**REQUIRED WORK**
Please output exactly the part of the records below that opens with the line containing "logic unused_ok;" and closes with the line containing "(tx_cnt_q == TX_FULL_CNT);", both lines included, and nothing else.

──────────

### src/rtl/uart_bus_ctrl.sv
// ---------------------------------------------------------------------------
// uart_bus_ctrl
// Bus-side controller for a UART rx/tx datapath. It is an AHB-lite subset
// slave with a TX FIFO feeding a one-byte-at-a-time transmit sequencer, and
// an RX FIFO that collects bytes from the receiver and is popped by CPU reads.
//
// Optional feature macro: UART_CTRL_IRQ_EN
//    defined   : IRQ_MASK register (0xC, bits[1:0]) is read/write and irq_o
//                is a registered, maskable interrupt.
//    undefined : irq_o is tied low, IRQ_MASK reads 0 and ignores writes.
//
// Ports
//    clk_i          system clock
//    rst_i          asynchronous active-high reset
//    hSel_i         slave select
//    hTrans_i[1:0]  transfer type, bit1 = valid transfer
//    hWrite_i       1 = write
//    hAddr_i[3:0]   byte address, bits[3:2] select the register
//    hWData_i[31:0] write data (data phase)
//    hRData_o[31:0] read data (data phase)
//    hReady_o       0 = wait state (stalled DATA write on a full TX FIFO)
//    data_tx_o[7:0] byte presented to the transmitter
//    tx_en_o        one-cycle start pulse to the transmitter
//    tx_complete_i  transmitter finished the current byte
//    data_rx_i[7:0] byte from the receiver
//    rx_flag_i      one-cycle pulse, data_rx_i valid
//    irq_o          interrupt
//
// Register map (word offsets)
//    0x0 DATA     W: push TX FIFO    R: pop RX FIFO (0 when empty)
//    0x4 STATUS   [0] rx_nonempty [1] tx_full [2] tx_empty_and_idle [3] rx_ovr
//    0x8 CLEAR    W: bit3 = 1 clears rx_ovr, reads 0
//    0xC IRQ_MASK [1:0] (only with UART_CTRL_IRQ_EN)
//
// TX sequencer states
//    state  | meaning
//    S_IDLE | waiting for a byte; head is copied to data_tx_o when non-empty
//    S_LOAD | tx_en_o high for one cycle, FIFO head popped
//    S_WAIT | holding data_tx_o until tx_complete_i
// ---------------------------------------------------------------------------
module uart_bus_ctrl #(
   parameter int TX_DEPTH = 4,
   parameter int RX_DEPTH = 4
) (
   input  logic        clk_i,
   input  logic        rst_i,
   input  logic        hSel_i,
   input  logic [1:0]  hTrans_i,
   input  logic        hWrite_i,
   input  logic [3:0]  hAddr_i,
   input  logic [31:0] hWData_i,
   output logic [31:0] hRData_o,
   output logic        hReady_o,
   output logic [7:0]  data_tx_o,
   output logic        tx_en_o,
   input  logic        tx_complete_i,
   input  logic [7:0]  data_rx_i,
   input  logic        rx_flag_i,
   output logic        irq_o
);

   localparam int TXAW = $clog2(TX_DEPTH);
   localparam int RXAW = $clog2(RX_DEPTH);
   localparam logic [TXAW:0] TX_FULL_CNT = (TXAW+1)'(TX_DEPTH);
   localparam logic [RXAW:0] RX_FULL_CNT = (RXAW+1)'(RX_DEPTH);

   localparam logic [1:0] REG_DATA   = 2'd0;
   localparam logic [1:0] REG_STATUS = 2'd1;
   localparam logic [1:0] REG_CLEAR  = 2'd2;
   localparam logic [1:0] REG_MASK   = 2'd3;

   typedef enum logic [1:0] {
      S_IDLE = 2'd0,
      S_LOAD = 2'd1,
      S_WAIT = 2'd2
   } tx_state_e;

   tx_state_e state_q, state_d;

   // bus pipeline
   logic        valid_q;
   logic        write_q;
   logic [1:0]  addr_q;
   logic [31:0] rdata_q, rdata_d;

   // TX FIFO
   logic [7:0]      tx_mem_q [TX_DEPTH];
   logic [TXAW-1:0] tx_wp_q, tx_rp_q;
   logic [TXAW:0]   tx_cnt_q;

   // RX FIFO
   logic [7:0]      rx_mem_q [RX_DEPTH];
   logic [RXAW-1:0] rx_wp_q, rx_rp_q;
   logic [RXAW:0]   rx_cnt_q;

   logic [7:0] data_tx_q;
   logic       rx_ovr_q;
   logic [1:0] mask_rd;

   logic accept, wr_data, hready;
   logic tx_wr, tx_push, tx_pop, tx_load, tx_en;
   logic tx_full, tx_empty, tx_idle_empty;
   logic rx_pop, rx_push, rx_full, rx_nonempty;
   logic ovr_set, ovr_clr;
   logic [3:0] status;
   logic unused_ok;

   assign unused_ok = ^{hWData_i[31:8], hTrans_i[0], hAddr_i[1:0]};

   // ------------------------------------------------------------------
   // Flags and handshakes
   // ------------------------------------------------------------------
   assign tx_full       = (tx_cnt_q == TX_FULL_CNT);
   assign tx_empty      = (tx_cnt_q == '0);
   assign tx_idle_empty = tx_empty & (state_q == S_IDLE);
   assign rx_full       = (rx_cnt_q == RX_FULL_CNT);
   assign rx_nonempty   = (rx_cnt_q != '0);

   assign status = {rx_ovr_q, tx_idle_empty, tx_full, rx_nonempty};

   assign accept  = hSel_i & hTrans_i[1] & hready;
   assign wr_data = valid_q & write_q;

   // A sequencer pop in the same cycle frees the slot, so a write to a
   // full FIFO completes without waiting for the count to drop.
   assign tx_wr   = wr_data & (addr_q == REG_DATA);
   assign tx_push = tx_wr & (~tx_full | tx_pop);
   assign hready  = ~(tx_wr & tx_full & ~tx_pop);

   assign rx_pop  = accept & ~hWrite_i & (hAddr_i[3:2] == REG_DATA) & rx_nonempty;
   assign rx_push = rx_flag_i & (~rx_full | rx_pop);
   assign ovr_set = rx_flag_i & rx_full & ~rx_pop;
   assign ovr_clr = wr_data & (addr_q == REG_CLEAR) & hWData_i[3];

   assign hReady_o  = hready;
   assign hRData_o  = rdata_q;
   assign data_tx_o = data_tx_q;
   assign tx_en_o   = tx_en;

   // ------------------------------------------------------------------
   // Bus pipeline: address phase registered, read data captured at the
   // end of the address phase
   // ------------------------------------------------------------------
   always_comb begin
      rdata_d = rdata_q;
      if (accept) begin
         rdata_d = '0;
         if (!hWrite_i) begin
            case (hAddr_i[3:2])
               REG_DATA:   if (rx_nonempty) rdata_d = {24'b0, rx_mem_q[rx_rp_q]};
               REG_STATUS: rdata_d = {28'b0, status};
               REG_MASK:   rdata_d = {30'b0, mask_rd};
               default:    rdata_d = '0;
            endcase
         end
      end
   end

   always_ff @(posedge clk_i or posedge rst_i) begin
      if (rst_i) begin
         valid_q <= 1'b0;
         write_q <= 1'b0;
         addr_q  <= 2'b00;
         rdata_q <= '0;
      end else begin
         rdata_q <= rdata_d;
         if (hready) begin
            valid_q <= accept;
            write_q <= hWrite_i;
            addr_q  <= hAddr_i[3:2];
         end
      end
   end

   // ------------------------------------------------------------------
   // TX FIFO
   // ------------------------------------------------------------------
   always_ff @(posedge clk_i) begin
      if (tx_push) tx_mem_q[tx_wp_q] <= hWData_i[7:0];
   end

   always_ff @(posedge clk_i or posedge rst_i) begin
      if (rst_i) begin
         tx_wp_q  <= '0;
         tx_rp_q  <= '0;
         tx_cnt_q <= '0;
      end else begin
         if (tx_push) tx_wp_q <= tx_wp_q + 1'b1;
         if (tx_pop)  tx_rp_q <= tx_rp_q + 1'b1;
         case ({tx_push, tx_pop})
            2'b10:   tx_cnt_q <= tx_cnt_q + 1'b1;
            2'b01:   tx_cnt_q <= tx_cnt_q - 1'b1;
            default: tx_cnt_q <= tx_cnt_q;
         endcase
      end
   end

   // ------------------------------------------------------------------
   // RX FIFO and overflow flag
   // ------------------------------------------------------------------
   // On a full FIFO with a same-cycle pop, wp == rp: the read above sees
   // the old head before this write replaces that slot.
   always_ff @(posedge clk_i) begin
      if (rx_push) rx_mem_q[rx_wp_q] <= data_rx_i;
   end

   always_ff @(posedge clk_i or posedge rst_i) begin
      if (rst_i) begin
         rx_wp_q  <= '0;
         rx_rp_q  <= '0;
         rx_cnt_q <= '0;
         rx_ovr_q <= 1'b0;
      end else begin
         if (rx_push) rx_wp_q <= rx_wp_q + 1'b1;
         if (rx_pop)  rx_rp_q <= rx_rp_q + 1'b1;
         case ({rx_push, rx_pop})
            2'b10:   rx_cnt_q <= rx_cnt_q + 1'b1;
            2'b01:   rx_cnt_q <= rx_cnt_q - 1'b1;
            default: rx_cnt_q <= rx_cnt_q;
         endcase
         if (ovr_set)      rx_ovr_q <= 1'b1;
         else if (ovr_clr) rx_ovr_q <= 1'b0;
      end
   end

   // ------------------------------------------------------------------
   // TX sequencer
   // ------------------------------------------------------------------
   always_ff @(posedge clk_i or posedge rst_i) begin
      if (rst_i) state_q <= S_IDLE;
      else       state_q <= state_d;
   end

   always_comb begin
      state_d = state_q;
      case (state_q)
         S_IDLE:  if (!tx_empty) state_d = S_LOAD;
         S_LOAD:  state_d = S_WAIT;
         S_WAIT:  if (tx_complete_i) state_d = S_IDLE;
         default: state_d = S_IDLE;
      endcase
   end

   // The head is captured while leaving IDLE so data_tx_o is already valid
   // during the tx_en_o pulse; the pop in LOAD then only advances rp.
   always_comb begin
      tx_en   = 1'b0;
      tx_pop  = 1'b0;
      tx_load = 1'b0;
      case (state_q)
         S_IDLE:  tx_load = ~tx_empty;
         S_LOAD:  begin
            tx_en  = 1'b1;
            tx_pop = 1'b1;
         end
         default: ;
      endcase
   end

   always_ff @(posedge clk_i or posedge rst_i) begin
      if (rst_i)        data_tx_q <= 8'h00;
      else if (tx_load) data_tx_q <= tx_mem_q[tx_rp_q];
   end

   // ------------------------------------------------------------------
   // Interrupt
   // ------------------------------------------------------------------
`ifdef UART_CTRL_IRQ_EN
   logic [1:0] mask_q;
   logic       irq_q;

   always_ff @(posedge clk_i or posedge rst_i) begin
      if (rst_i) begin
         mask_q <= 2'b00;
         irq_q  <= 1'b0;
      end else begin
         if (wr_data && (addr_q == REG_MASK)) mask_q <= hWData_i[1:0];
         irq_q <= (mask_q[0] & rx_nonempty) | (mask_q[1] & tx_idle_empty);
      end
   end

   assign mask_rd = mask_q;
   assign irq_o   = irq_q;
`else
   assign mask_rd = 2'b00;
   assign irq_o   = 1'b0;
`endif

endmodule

──────────

**YOUR RESPONSE**
   logic unused_ok;

   assign unused_ok = ^{hWData_i[31:8], hTrans_i[0], hAddr_i[1:0]};

   // ------------------------------------------------------------------
   // Flags and handshakes
   // ------------------------------------------------------------------
   assign tx_full       = (tx_cnt_q == TX_FULL_CNT);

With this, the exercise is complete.